*Exercise:* Below are the records; copy each line in which "index" can be found.

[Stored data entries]
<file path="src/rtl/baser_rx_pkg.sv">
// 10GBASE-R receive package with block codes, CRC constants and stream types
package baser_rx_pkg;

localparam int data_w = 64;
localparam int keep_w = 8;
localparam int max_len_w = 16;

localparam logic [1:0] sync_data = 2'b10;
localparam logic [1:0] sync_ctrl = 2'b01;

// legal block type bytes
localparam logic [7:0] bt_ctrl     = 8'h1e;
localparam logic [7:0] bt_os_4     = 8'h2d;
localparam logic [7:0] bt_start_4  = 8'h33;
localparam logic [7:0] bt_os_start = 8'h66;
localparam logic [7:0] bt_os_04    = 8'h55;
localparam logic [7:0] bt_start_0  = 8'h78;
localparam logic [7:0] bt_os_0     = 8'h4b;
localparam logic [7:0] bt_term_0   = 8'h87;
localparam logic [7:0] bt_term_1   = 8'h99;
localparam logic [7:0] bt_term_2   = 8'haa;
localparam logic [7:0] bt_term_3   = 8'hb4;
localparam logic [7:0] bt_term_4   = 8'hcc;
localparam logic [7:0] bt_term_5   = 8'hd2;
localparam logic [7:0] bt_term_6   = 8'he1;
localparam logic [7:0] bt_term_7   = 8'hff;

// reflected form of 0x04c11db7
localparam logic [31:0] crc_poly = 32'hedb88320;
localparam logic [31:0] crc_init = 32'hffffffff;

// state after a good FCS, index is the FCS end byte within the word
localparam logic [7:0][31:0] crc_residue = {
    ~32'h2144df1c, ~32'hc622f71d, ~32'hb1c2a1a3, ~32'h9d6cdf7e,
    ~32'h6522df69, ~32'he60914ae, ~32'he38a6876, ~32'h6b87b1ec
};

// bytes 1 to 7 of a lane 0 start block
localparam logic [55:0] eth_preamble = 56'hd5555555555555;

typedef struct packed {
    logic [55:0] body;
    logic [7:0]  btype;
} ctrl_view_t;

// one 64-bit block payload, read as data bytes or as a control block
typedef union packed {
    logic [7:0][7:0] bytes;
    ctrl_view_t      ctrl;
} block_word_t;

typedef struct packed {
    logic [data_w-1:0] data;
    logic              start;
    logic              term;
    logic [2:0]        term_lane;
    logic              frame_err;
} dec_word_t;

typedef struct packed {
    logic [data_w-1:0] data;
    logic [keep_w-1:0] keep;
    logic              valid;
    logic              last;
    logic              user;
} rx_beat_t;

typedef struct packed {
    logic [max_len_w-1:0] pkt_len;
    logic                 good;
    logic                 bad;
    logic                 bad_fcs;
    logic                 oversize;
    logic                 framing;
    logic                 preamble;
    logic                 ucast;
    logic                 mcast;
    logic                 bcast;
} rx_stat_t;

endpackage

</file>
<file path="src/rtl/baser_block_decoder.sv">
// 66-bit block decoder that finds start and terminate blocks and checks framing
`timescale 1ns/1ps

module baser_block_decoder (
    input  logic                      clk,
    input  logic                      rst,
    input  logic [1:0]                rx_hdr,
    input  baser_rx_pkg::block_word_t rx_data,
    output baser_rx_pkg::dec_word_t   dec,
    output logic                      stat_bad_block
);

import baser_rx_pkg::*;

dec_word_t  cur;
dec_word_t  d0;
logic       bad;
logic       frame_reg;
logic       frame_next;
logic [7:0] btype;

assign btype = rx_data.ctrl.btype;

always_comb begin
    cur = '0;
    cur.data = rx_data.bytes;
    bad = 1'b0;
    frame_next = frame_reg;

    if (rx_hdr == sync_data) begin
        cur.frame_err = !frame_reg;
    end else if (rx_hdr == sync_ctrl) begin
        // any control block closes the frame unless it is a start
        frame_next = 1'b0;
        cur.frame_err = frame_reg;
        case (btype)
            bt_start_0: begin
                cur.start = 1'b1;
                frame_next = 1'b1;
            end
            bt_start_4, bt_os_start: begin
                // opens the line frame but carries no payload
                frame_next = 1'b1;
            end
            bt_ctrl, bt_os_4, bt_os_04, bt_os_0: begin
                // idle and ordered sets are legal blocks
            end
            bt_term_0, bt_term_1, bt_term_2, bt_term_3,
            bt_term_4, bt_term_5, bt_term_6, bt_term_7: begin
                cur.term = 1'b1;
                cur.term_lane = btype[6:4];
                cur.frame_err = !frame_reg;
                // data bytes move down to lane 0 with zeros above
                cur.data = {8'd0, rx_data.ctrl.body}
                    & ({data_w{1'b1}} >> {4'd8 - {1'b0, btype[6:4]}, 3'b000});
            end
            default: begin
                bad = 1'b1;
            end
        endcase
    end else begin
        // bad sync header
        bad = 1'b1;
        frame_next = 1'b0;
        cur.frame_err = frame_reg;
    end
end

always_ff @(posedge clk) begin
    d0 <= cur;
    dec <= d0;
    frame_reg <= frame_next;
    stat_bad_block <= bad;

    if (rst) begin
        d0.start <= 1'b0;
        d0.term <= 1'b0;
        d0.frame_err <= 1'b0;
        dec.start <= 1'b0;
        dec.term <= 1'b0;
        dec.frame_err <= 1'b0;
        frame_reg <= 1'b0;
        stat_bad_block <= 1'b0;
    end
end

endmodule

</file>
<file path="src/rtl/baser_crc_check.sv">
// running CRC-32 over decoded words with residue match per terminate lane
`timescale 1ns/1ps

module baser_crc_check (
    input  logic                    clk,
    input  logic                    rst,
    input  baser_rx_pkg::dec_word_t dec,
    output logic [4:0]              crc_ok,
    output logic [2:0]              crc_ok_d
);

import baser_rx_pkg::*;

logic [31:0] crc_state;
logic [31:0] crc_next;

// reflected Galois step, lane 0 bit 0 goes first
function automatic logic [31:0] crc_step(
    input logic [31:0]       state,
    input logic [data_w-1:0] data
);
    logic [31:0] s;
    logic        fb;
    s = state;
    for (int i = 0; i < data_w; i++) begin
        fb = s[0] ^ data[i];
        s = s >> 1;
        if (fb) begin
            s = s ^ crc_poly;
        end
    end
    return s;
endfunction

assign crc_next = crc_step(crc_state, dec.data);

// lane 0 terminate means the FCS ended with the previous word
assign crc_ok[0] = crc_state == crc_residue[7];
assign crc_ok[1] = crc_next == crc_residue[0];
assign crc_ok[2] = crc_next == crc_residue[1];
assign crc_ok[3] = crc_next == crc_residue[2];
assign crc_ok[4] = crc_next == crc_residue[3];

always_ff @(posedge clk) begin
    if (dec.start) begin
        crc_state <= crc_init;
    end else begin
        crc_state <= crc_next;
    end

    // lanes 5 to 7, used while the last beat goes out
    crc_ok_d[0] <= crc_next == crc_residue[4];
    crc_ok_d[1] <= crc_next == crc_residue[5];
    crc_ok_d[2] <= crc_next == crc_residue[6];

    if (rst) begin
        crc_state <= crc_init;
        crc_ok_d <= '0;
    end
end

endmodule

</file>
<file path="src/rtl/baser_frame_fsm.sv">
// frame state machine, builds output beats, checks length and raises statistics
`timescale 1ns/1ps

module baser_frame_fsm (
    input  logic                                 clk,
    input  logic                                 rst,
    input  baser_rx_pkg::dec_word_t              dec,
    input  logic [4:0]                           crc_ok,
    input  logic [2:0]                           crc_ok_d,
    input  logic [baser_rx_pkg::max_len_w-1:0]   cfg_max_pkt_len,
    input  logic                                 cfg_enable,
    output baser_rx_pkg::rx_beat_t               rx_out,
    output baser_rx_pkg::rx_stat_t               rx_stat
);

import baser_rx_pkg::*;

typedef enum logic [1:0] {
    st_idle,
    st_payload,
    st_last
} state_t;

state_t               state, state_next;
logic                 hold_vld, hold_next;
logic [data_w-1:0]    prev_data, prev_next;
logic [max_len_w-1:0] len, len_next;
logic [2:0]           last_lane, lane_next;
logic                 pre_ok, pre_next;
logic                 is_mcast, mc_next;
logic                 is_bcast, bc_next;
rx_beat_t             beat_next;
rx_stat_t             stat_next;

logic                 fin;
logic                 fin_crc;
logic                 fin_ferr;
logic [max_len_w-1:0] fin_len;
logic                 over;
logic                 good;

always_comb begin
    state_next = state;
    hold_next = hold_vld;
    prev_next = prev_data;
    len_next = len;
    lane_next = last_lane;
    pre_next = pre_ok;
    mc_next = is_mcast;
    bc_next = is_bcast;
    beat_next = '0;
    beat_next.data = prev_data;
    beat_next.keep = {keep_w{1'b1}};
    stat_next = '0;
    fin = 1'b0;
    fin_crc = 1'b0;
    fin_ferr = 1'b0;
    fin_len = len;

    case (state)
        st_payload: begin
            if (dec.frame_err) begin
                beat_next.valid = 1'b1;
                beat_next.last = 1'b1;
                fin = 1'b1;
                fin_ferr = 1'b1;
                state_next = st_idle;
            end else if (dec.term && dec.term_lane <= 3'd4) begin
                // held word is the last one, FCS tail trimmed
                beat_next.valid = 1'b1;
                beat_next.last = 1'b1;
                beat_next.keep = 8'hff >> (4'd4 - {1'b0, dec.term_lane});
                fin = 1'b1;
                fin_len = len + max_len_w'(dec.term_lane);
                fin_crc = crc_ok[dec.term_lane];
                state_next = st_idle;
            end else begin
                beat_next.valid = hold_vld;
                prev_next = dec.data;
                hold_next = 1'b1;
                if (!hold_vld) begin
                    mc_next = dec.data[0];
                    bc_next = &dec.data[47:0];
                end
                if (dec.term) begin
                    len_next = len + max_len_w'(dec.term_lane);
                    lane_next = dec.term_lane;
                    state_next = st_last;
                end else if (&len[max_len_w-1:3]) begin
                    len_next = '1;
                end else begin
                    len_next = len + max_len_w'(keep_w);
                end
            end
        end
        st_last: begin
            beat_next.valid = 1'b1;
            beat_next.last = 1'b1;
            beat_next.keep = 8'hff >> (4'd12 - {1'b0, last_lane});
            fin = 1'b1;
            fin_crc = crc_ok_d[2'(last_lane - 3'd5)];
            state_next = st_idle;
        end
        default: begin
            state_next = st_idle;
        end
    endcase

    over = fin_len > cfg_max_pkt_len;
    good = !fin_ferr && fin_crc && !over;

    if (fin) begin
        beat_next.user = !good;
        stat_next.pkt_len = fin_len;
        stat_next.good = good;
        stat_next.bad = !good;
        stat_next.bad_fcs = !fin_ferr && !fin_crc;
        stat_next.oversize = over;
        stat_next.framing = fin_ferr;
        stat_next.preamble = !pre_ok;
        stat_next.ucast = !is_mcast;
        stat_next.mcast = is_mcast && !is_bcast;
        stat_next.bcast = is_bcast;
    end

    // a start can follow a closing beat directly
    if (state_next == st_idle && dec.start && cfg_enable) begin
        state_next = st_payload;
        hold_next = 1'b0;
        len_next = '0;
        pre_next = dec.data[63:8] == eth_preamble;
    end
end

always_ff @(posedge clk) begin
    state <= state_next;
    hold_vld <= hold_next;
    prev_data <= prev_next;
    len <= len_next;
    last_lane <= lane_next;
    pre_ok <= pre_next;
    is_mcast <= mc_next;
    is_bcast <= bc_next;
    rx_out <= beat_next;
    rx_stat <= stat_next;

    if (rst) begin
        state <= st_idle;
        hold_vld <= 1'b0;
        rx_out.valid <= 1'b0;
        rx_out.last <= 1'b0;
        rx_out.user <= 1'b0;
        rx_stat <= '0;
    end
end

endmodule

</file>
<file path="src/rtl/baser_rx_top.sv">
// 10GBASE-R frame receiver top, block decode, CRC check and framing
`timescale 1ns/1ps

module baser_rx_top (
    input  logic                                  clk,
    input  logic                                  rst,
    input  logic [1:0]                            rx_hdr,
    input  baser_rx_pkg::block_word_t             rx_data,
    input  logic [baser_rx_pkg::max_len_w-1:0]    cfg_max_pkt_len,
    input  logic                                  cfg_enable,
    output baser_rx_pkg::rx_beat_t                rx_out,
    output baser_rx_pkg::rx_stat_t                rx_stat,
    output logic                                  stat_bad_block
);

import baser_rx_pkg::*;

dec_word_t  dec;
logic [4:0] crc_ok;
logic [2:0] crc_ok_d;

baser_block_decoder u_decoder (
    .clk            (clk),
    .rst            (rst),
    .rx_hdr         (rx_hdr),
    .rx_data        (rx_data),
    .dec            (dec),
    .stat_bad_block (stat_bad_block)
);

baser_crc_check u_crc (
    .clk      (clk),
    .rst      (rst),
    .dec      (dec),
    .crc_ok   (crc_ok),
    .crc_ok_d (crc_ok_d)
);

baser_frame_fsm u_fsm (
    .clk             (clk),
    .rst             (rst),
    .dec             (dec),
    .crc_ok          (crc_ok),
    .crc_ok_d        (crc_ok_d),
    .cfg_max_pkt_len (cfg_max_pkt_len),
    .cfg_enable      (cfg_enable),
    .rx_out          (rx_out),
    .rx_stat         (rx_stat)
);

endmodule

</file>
--
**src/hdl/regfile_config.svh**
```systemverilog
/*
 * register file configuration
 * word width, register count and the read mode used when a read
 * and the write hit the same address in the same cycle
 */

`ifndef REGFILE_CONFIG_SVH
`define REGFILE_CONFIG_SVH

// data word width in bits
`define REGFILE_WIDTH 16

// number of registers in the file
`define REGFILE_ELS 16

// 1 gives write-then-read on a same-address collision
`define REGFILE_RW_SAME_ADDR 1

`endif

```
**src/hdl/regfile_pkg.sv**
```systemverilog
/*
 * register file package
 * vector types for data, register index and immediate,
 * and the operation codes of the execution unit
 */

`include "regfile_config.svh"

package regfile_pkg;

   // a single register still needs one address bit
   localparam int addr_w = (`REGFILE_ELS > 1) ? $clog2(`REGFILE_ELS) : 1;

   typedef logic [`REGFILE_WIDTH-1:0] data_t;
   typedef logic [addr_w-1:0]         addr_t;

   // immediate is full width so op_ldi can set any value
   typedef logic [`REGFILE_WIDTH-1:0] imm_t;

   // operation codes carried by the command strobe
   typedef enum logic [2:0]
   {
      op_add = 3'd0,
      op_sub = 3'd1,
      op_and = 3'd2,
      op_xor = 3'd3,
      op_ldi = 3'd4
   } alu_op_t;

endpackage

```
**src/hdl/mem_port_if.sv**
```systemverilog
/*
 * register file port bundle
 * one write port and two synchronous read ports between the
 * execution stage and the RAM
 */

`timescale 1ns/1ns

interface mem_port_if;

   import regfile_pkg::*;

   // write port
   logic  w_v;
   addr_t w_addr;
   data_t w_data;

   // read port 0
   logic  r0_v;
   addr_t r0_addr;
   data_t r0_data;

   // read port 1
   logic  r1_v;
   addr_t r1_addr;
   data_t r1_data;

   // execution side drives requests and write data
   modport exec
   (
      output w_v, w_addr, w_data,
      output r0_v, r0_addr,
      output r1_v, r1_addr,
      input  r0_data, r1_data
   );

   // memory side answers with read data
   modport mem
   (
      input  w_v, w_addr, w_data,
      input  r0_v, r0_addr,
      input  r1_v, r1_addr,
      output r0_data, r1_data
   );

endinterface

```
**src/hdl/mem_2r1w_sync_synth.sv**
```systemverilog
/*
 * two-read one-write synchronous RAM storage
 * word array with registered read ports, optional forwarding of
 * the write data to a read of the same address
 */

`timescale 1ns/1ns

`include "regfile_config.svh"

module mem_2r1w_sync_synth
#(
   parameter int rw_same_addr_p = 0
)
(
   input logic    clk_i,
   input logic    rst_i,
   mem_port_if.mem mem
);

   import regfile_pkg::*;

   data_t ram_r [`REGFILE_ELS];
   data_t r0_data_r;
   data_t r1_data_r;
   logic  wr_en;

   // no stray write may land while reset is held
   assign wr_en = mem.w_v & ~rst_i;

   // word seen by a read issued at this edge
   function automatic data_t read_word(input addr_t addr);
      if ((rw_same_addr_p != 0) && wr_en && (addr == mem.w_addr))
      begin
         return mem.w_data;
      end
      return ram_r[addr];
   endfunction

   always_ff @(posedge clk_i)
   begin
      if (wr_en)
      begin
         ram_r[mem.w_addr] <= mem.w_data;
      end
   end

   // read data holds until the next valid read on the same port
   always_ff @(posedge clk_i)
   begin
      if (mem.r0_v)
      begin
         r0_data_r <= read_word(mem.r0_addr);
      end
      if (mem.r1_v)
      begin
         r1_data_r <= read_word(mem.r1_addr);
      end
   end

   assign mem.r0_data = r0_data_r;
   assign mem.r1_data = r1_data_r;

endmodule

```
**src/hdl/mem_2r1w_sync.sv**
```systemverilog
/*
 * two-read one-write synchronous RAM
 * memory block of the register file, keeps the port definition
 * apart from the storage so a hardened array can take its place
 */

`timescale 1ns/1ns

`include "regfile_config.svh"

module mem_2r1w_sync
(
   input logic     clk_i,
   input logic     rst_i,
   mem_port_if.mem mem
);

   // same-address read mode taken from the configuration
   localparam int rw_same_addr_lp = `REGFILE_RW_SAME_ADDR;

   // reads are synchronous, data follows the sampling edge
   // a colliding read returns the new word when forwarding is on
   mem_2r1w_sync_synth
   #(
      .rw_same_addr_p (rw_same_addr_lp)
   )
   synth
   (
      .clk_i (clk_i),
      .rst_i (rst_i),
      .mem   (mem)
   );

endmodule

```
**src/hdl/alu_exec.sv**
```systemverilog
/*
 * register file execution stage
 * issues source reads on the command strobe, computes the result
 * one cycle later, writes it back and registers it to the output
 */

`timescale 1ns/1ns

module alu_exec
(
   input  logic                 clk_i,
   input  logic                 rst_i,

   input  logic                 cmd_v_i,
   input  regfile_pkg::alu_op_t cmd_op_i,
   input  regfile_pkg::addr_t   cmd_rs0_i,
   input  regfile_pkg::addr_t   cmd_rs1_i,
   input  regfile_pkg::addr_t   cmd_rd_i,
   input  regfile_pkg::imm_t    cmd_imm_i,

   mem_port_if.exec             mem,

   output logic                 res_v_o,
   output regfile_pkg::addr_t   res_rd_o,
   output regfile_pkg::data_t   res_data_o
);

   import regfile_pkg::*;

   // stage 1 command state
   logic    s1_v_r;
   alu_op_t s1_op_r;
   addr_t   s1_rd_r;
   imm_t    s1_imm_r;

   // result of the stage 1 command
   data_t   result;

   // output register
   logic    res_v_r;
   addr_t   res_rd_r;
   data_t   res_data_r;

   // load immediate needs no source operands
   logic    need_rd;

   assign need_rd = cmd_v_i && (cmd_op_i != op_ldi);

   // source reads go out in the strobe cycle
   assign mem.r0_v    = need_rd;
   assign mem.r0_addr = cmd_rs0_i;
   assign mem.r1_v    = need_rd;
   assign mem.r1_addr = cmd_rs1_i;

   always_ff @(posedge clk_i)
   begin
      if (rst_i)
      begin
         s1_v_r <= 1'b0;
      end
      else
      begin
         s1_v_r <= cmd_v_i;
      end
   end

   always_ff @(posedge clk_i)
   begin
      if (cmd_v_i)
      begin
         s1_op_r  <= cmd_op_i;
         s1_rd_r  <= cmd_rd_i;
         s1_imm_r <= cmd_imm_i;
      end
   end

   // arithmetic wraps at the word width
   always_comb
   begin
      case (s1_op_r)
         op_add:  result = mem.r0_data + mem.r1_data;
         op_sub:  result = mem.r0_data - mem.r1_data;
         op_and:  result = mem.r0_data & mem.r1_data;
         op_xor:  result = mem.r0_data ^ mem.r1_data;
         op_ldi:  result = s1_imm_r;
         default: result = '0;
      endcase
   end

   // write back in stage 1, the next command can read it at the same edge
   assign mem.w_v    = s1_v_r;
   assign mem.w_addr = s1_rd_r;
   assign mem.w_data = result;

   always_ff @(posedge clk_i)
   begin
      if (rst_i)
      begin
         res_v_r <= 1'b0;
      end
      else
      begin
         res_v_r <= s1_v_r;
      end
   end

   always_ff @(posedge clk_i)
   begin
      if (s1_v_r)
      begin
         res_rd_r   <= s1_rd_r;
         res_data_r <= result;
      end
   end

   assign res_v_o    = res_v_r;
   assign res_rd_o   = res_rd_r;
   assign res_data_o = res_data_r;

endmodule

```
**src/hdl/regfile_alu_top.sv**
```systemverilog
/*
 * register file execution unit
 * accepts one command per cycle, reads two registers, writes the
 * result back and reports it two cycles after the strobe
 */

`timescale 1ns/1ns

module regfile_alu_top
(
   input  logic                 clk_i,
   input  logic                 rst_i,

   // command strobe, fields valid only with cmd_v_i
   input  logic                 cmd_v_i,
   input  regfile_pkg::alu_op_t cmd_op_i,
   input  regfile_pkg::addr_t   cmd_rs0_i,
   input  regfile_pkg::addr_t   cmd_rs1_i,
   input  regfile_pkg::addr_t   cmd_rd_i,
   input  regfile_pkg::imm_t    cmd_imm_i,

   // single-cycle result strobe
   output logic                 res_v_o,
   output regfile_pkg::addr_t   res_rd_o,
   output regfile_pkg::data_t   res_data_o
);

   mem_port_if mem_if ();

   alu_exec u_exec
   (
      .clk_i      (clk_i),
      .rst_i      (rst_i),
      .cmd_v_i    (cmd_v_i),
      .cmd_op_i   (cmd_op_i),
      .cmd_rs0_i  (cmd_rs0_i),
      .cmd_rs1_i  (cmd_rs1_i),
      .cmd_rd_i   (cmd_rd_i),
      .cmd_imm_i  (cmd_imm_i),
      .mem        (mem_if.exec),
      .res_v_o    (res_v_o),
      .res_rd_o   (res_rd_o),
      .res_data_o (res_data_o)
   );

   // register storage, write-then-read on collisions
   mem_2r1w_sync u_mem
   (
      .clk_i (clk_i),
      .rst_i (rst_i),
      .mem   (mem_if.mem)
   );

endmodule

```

*Output:*
// state after a good FCS, index is the FCS end byte within the word
 * vector types for data, register index and immediate,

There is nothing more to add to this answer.